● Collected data

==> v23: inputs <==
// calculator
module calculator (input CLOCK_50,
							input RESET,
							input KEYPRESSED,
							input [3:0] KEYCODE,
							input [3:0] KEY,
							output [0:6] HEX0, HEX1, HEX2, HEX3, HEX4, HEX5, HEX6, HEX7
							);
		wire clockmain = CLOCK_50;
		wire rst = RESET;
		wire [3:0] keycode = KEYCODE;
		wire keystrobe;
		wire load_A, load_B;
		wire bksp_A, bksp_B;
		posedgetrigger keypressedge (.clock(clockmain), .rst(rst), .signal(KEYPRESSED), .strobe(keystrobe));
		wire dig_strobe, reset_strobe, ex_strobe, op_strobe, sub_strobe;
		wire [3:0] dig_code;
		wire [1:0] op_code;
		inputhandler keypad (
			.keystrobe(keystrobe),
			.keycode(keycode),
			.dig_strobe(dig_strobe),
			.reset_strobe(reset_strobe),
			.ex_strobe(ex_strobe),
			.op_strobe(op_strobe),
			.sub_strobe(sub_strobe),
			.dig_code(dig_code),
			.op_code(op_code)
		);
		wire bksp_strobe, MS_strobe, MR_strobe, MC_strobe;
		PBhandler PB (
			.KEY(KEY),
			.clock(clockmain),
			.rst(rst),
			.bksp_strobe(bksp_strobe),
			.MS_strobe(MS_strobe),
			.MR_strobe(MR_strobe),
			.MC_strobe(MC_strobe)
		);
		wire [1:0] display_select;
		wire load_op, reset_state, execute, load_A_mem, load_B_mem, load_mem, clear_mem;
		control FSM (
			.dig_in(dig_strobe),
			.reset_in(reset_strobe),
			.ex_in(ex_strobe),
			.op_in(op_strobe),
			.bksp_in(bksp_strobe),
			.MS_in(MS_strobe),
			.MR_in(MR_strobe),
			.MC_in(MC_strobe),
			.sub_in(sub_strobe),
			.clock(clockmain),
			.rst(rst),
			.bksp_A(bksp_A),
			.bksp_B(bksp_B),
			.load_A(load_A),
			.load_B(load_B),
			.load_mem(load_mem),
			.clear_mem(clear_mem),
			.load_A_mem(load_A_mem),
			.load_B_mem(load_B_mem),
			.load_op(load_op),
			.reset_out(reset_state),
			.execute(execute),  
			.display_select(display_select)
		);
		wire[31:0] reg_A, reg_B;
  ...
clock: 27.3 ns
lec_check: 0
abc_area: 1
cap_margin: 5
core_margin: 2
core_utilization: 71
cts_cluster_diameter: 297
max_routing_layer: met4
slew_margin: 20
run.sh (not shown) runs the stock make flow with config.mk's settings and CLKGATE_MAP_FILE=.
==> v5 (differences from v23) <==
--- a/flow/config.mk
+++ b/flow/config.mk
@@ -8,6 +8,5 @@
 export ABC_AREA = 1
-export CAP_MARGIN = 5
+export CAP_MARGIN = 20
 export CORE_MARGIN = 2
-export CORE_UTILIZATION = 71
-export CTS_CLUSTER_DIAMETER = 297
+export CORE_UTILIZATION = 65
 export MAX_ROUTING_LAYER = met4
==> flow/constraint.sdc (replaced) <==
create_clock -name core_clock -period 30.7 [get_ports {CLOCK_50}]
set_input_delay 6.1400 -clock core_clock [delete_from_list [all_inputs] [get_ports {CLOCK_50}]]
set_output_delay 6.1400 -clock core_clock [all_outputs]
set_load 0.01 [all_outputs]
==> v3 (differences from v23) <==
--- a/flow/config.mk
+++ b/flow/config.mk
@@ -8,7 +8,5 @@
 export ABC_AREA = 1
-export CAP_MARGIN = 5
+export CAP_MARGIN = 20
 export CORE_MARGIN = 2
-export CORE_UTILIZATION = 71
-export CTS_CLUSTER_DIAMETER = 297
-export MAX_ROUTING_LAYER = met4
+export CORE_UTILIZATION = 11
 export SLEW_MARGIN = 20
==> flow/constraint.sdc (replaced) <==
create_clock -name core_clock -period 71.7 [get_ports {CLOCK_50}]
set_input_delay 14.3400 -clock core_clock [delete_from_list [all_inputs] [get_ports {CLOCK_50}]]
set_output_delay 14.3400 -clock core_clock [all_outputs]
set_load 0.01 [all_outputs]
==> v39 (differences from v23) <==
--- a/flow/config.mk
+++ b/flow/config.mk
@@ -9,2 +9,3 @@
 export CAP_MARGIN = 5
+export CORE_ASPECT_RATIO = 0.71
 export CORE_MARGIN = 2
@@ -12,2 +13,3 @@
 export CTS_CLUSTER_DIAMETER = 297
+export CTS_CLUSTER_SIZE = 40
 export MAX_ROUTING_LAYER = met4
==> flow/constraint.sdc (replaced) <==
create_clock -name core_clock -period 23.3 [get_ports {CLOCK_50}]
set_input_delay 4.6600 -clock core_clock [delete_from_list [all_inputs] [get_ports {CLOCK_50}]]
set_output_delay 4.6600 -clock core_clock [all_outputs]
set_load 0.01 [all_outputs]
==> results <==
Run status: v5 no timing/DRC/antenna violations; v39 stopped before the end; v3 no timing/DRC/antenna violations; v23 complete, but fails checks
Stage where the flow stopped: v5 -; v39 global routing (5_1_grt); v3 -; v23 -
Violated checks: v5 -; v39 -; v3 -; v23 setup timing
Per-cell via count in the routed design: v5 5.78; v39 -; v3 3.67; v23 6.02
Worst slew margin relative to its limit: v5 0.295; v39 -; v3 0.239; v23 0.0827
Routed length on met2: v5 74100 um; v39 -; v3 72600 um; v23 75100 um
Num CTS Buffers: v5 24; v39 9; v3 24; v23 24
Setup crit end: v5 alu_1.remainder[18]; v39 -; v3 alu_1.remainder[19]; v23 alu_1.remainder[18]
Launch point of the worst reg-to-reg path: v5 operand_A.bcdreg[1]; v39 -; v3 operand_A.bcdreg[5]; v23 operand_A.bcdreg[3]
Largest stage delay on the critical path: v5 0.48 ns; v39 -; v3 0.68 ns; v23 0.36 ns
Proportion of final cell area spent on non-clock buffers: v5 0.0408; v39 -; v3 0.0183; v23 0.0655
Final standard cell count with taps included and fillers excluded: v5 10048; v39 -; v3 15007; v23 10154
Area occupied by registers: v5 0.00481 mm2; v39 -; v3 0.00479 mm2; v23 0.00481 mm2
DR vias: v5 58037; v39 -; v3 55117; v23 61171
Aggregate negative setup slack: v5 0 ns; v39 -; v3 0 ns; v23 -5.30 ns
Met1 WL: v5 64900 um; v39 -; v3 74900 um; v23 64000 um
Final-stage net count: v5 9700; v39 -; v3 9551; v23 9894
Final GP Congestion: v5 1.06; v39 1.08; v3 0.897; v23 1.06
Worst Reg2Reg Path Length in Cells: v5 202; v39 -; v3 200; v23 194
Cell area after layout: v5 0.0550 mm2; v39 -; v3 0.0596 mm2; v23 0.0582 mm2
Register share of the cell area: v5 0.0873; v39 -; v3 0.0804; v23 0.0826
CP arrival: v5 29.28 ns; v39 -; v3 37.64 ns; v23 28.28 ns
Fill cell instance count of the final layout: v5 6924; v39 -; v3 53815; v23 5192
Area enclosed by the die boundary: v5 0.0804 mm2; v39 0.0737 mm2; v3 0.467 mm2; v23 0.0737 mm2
==
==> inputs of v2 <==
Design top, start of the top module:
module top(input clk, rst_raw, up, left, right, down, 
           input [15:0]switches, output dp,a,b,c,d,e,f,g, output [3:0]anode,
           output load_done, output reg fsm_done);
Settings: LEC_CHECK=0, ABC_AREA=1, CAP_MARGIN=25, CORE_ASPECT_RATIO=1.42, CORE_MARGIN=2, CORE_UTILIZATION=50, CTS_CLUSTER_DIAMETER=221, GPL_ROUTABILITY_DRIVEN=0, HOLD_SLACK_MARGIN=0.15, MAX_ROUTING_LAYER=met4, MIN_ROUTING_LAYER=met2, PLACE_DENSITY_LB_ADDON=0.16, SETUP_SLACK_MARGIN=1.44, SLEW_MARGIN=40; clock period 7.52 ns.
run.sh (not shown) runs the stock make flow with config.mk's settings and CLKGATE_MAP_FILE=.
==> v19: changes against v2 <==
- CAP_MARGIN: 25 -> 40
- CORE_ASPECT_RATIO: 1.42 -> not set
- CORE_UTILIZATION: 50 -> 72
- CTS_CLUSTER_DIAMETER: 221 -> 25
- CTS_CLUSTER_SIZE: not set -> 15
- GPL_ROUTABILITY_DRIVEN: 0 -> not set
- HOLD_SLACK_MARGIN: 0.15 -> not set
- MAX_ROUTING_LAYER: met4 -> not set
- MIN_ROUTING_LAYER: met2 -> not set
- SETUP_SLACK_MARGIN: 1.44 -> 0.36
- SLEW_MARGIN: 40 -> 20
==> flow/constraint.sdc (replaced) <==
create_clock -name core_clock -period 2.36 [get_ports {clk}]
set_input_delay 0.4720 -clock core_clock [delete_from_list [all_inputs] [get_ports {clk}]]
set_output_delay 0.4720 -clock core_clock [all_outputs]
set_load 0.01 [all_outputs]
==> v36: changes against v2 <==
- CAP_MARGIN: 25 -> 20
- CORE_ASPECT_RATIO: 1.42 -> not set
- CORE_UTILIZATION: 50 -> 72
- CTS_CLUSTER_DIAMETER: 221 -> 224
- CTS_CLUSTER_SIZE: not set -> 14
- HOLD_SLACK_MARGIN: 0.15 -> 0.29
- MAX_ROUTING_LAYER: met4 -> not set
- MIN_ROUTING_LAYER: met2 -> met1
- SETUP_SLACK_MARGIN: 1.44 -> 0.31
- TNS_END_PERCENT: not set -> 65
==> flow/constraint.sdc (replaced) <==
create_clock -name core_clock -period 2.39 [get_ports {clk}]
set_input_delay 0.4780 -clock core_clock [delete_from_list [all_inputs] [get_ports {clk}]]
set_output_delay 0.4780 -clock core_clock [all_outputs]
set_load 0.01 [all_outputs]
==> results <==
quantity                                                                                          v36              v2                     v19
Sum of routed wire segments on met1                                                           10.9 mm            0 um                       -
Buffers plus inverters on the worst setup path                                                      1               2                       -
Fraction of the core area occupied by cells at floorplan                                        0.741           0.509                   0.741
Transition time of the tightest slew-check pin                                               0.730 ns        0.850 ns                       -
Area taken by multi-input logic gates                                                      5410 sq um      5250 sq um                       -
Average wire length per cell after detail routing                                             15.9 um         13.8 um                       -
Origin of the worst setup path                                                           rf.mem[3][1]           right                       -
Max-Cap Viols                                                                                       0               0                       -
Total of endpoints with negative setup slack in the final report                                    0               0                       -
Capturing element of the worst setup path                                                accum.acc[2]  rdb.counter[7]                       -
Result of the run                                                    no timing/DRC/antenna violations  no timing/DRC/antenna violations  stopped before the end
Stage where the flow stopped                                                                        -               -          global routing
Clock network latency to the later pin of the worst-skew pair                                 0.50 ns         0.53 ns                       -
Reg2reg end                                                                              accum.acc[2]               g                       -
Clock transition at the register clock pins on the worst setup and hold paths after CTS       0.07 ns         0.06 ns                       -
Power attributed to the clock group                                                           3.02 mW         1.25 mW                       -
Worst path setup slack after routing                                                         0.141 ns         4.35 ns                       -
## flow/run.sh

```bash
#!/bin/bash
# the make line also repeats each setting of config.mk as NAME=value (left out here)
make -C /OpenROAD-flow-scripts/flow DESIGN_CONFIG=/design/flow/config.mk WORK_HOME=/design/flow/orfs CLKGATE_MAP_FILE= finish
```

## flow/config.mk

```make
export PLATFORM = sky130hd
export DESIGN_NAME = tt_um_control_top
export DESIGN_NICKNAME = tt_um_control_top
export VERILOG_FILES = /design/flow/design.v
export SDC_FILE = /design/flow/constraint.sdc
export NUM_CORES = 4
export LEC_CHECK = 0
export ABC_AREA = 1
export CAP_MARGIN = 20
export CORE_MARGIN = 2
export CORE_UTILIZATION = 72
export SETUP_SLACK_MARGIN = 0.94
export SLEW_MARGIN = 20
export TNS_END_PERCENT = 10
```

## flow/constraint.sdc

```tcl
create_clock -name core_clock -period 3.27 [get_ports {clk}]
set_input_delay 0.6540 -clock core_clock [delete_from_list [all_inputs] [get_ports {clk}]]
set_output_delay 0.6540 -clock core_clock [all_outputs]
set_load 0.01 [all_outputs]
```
* * *
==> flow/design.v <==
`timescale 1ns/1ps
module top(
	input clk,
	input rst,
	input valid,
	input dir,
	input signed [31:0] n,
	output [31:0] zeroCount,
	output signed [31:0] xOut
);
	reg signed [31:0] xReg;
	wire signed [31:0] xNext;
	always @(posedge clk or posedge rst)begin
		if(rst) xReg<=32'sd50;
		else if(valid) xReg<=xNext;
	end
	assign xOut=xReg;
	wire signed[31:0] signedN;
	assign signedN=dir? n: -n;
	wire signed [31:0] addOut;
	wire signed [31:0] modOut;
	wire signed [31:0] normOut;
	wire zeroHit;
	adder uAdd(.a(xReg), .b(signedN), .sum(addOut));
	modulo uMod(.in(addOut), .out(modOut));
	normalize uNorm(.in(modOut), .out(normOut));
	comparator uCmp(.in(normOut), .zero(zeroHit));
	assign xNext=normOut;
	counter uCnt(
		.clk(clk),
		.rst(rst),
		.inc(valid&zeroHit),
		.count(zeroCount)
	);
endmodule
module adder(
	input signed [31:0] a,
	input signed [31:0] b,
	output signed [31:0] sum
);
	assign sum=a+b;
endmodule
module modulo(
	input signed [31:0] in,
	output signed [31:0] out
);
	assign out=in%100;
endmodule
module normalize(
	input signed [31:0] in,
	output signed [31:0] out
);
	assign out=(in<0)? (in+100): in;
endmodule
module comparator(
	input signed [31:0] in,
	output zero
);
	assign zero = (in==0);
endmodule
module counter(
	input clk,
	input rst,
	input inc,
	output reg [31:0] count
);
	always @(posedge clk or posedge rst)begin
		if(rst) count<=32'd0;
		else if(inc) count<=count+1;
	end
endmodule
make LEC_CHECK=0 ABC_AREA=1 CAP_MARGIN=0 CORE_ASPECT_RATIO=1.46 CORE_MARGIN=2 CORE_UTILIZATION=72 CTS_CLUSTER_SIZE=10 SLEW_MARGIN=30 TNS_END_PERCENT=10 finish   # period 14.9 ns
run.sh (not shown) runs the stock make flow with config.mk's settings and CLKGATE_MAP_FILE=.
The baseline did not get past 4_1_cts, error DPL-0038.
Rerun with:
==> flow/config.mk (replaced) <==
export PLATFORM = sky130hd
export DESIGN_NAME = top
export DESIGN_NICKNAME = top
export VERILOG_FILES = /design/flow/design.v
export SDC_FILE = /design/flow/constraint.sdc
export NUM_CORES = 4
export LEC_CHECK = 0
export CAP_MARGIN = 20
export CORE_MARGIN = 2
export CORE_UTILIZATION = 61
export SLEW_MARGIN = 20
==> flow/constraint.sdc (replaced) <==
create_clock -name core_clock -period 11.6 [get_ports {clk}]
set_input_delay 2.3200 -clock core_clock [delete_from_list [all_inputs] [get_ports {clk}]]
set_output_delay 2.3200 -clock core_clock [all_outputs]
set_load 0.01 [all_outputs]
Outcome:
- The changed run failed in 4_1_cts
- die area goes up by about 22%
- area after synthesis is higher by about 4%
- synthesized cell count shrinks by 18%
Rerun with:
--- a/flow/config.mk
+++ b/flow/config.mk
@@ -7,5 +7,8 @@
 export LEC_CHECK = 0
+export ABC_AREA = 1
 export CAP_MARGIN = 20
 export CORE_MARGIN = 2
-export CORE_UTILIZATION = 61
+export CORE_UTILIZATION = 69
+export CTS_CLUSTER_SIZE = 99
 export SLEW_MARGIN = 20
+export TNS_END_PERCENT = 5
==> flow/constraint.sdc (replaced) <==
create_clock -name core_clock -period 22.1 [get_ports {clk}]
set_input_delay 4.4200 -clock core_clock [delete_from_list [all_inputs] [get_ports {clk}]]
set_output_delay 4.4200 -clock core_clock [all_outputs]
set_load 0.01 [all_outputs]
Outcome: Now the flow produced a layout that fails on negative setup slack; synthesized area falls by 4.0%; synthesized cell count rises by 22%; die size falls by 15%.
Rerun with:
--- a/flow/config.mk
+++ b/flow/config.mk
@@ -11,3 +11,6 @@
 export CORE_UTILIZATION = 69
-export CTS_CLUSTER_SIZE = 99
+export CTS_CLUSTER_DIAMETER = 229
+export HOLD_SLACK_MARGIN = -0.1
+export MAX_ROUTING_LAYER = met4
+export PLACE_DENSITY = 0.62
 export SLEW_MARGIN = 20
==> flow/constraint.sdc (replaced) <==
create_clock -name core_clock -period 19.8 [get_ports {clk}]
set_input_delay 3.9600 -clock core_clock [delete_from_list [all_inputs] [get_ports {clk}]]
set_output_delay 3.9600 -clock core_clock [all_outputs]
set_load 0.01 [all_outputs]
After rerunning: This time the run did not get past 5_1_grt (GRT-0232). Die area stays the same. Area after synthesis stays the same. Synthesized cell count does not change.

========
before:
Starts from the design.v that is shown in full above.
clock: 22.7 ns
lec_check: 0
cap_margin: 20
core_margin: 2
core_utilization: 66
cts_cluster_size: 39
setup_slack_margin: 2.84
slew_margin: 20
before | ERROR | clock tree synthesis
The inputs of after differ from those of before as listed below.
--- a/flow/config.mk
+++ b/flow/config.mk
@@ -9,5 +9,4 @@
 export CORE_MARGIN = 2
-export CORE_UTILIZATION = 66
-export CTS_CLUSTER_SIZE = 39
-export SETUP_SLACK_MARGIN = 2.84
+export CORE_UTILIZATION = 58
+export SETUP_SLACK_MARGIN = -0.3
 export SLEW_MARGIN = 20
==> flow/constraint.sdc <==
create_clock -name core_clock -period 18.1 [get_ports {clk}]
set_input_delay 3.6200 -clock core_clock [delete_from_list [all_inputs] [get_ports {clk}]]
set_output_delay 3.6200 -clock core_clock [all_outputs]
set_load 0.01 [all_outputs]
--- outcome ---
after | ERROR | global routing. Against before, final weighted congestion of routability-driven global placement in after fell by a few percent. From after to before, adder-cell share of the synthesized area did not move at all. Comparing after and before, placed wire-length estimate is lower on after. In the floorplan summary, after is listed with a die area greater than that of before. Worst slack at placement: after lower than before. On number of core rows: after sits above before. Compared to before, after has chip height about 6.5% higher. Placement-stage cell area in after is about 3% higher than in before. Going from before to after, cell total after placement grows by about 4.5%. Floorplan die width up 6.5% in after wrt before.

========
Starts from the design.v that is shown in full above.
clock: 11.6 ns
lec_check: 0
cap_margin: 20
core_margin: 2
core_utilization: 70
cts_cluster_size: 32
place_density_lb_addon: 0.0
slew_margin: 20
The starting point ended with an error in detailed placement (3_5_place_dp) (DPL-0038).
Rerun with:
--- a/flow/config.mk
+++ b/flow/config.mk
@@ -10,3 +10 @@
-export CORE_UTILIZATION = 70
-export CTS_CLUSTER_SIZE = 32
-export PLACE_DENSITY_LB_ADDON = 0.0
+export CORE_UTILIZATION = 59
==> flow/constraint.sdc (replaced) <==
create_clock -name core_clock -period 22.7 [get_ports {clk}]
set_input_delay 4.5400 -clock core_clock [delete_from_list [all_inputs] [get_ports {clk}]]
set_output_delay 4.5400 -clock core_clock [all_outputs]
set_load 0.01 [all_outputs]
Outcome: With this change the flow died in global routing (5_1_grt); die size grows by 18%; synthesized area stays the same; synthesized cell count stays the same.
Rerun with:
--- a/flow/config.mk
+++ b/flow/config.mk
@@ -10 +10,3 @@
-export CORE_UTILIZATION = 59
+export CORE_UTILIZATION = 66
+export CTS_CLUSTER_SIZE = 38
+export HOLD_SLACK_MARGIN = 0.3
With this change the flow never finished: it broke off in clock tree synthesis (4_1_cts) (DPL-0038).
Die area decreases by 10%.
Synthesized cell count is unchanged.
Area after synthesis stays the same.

● EXERCISE GOAL
Look through the entries for the string "right". Every line that has it belongs in the answer.

● RESULT
module top(input clk, rst_raw, up, left, right, down, 
Origin of the worst setup path                                                           rf.mem[3][1]           right                       -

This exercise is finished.